Segment Start: SOURCE DATA

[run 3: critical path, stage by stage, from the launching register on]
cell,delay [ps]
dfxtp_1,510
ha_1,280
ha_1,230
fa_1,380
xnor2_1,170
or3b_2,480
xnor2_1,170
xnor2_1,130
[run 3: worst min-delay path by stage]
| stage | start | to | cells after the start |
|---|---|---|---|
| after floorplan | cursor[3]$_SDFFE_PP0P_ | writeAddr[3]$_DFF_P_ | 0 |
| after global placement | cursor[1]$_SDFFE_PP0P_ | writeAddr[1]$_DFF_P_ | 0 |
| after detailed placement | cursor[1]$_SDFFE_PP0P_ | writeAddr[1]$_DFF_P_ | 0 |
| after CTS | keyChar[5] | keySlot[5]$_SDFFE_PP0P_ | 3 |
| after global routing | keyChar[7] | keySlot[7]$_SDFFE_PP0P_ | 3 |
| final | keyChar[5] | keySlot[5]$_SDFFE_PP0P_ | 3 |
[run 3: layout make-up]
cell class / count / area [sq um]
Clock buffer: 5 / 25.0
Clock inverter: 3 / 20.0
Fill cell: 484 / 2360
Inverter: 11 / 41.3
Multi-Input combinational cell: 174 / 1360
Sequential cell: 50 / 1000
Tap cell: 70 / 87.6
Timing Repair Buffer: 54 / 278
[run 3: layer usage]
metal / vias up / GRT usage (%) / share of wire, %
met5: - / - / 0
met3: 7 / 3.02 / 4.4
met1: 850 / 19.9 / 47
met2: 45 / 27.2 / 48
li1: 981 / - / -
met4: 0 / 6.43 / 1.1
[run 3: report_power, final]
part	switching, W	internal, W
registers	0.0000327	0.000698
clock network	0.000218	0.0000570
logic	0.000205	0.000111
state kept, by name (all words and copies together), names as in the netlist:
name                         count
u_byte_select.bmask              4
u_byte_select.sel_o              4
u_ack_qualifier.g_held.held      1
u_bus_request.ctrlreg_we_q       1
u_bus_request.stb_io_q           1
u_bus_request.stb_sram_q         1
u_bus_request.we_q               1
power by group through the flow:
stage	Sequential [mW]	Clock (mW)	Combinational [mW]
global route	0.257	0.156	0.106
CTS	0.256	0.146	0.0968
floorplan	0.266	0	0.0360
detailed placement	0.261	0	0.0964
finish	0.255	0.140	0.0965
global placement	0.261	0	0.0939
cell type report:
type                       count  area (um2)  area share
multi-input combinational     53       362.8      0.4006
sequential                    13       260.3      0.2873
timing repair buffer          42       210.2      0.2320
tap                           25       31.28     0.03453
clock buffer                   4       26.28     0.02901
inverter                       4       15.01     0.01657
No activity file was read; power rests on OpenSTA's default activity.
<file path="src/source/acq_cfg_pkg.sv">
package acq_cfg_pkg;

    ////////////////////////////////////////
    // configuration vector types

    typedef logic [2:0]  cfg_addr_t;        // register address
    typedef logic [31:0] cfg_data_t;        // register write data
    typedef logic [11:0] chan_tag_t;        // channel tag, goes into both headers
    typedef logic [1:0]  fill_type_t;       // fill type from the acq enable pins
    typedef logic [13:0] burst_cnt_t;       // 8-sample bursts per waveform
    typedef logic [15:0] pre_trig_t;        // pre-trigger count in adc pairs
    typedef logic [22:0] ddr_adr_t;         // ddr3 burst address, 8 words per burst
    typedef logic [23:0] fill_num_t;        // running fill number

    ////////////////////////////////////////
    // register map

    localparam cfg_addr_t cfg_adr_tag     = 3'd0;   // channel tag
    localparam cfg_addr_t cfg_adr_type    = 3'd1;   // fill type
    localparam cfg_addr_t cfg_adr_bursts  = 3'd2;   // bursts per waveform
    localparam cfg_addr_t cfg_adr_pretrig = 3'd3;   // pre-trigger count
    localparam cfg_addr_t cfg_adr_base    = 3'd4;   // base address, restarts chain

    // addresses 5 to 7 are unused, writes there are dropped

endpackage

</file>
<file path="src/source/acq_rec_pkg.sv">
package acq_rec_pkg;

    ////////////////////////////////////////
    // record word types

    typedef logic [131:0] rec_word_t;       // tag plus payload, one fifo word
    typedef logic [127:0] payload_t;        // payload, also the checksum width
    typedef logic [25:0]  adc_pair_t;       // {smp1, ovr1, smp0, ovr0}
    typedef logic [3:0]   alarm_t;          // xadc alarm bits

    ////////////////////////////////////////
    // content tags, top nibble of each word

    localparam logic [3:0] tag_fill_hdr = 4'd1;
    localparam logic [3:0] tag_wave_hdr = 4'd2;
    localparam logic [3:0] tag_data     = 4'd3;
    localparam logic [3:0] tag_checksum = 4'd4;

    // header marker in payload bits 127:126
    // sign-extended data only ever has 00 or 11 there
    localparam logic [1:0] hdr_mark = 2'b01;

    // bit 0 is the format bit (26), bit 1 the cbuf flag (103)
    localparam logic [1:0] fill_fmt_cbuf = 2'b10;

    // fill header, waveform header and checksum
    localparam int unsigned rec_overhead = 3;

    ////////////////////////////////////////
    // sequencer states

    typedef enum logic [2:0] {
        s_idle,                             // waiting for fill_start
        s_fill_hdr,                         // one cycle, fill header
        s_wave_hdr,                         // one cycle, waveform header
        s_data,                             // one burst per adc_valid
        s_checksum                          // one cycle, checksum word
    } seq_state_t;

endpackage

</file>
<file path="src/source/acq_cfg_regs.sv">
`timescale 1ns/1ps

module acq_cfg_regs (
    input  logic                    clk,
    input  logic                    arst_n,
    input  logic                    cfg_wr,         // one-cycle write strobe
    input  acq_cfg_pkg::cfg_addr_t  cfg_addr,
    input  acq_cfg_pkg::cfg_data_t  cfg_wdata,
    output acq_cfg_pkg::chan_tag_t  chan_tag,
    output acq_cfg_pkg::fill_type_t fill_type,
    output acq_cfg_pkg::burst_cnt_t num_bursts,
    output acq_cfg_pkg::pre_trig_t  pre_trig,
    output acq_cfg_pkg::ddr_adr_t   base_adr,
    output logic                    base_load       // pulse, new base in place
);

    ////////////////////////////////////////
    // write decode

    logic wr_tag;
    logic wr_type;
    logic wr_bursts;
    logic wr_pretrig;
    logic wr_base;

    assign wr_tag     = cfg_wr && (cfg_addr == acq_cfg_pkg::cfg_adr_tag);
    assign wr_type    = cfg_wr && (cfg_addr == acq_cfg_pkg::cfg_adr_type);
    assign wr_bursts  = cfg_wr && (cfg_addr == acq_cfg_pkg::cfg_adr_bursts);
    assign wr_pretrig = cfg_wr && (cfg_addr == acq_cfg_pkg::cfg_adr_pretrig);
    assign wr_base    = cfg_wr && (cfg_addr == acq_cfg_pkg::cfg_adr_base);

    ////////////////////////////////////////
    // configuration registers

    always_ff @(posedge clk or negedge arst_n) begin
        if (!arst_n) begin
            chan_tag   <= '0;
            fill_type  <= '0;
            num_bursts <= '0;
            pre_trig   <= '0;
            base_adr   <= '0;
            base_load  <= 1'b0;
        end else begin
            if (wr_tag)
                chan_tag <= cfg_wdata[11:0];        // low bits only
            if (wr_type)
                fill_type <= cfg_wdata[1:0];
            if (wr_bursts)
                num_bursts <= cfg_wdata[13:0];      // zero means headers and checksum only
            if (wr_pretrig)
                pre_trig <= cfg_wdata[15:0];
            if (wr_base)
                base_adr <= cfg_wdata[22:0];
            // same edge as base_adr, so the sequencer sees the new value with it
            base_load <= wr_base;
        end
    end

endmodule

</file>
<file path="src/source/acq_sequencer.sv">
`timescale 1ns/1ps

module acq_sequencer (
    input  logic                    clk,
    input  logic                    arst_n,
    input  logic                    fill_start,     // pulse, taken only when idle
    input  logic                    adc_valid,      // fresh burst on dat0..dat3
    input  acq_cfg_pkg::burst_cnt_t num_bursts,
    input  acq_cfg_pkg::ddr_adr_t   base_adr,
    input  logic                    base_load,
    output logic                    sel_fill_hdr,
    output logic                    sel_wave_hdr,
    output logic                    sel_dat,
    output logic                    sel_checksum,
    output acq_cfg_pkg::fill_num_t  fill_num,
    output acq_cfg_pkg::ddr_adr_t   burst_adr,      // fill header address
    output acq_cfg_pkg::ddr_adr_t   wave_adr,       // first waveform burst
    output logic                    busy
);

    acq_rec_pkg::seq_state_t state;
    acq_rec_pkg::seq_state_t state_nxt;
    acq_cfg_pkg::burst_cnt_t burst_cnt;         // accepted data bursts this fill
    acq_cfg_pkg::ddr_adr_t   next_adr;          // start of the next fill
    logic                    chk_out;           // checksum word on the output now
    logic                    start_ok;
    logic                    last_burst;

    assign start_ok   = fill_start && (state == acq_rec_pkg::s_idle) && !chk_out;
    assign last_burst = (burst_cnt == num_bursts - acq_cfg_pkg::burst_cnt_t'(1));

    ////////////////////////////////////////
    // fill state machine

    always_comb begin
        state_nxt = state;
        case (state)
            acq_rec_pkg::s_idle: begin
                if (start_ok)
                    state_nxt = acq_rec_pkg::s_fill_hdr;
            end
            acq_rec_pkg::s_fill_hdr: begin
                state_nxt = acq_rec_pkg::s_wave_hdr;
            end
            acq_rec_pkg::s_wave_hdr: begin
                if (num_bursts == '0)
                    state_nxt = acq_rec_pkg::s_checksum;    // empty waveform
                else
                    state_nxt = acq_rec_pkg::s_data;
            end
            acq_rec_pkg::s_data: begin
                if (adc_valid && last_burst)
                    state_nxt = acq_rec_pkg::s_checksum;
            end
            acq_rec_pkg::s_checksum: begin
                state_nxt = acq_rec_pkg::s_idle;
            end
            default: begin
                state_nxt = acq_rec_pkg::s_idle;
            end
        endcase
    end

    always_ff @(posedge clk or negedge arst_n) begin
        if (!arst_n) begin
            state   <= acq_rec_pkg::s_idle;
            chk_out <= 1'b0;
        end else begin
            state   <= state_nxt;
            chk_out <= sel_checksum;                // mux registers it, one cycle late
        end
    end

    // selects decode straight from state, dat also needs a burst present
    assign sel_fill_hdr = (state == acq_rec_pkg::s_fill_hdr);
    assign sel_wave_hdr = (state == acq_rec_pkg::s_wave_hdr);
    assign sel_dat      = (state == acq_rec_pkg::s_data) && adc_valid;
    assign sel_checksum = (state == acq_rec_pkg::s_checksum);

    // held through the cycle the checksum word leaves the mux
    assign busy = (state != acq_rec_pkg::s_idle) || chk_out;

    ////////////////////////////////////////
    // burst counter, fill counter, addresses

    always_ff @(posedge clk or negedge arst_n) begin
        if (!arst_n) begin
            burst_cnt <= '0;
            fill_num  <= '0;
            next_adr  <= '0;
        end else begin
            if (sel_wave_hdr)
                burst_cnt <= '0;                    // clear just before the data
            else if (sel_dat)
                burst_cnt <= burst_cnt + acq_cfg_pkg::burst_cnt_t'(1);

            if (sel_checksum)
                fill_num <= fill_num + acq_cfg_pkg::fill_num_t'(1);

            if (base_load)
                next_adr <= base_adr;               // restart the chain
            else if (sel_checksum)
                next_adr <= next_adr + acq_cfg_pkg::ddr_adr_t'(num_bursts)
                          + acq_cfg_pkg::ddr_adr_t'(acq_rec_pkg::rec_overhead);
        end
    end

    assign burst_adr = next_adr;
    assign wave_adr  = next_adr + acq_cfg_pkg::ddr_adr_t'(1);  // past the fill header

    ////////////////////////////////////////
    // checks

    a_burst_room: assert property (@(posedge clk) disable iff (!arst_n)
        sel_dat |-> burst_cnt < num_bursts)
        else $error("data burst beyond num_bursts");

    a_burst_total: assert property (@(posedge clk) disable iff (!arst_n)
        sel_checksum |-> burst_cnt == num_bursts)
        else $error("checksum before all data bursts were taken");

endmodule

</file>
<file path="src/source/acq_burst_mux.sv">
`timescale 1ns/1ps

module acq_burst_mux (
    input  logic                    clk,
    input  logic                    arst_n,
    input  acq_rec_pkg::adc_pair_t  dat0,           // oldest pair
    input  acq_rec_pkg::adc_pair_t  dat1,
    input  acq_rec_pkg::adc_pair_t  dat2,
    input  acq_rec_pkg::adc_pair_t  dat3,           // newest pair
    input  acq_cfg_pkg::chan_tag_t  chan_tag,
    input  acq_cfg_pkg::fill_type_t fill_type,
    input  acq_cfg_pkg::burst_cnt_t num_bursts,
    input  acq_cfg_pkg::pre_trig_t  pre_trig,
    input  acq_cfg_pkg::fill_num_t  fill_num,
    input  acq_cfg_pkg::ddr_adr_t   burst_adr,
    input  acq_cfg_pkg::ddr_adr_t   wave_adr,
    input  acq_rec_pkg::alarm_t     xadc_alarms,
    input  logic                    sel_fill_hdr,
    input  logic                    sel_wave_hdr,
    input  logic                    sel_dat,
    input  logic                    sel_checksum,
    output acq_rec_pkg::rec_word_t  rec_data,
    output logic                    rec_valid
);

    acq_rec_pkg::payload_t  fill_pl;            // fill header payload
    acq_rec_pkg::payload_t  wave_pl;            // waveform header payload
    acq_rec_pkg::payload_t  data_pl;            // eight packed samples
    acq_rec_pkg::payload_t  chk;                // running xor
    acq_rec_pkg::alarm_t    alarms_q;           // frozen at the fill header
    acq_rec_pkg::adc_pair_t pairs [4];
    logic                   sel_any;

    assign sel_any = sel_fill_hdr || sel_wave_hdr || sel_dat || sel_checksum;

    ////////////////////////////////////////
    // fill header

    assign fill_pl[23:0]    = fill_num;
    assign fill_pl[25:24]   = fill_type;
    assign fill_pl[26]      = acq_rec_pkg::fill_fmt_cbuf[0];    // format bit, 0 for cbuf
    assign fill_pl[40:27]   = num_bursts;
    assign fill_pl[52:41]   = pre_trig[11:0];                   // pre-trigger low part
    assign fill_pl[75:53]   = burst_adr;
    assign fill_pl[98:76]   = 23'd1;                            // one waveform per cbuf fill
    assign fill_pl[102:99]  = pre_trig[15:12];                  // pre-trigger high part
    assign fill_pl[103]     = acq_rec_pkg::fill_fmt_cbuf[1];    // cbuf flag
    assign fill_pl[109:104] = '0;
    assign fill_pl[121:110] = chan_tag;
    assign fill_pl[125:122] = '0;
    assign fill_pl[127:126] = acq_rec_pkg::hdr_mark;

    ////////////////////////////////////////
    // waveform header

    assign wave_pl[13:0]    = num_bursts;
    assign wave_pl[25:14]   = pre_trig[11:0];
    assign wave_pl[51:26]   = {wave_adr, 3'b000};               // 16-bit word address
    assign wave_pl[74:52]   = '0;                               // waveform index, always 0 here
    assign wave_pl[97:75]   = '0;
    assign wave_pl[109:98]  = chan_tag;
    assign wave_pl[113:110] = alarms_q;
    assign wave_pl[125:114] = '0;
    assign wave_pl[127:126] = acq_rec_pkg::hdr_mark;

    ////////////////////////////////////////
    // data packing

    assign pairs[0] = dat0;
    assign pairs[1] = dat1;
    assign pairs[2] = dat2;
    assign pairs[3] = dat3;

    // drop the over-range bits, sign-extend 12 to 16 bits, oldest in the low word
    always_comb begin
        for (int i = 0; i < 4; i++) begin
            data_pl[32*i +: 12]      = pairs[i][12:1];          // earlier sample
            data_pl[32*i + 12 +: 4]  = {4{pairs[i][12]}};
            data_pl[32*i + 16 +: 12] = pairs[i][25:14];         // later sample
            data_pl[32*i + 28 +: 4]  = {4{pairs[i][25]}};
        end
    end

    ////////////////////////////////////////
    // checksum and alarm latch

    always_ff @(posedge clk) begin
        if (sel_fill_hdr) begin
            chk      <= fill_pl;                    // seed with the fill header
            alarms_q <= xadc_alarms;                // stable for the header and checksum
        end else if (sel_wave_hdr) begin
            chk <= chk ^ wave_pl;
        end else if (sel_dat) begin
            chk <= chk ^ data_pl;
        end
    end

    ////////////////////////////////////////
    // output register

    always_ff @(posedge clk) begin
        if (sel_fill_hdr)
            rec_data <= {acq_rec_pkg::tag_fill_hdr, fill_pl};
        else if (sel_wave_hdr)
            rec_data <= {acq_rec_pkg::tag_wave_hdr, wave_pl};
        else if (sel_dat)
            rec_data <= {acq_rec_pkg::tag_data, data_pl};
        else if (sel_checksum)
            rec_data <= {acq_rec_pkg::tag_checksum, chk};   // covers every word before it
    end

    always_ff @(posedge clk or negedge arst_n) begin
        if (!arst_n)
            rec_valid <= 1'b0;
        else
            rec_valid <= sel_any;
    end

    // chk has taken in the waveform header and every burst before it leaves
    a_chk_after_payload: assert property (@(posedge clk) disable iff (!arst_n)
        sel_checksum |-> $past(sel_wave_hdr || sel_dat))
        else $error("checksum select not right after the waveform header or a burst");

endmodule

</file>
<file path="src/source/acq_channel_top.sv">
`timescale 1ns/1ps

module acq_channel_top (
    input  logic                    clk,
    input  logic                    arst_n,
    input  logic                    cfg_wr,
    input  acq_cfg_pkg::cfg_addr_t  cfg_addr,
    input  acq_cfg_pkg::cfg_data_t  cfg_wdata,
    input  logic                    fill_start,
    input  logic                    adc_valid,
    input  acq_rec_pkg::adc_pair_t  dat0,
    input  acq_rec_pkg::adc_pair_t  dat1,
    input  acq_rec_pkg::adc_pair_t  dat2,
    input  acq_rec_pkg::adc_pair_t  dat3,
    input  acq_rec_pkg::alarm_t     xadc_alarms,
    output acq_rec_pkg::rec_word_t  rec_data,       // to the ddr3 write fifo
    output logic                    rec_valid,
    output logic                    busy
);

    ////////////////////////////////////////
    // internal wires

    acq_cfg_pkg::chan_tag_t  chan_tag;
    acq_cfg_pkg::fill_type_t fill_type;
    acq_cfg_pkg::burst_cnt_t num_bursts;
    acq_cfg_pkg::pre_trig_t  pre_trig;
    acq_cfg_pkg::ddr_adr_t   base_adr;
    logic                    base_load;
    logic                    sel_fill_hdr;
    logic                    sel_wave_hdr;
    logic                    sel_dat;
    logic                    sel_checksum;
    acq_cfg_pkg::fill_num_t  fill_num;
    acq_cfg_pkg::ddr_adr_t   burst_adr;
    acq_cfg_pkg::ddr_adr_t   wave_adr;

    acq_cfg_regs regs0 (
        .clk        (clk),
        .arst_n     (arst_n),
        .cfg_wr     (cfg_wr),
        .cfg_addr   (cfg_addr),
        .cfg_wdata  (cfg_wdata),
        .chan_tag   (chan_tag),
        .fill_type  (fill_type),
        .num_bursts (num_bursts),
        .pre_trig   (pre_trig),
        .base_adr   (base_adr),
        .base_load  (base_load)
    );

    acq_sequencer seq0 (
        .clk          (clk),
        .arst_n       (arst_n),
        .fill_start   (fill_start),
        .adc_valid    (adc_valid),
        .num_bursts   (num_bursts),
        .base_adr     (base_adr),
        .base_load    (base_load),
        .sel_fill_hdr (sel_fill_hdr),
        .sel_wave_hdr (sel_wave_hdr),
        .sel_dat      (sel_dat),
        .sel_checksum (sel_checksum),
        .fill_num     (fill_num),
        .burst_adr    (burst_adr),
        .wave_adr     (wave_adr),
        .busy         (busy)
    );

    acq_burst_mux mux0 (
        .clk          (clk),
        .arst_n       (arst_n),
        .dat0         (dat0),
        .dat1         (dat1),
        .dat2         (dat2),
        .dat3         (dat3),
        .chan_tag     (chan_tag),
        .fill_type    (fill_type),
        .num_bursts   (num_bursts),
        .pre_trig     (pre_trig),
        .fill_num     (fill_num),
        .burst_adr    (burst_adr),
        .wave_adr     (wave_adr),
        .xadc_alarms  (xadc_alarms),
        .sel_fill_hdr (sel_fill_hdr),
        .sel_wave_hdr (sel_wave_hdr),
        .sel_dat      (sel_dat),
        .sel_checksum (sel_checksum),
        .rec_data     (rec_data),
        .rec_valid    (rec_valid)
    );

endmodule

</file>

Segment End: SOURCE DATA

## TASK
For each line in the data that contains the string "writeAddr", give a copy of that line.

## RESPONSE
| after floorplan | cursor[3]$_SDFFE_PP0P_ | writeAddr[3]$_DFF_P_ | 0 |
| after global placement | cursor[1]$_SDFFE_PP0P_ | writeAddr[1]$_DFF_P_ | 0 |
| after detailed placement | cursor[1]$_SDFFE_PP0P_ | writeAddr[1]$_DFF_P_ | 0 |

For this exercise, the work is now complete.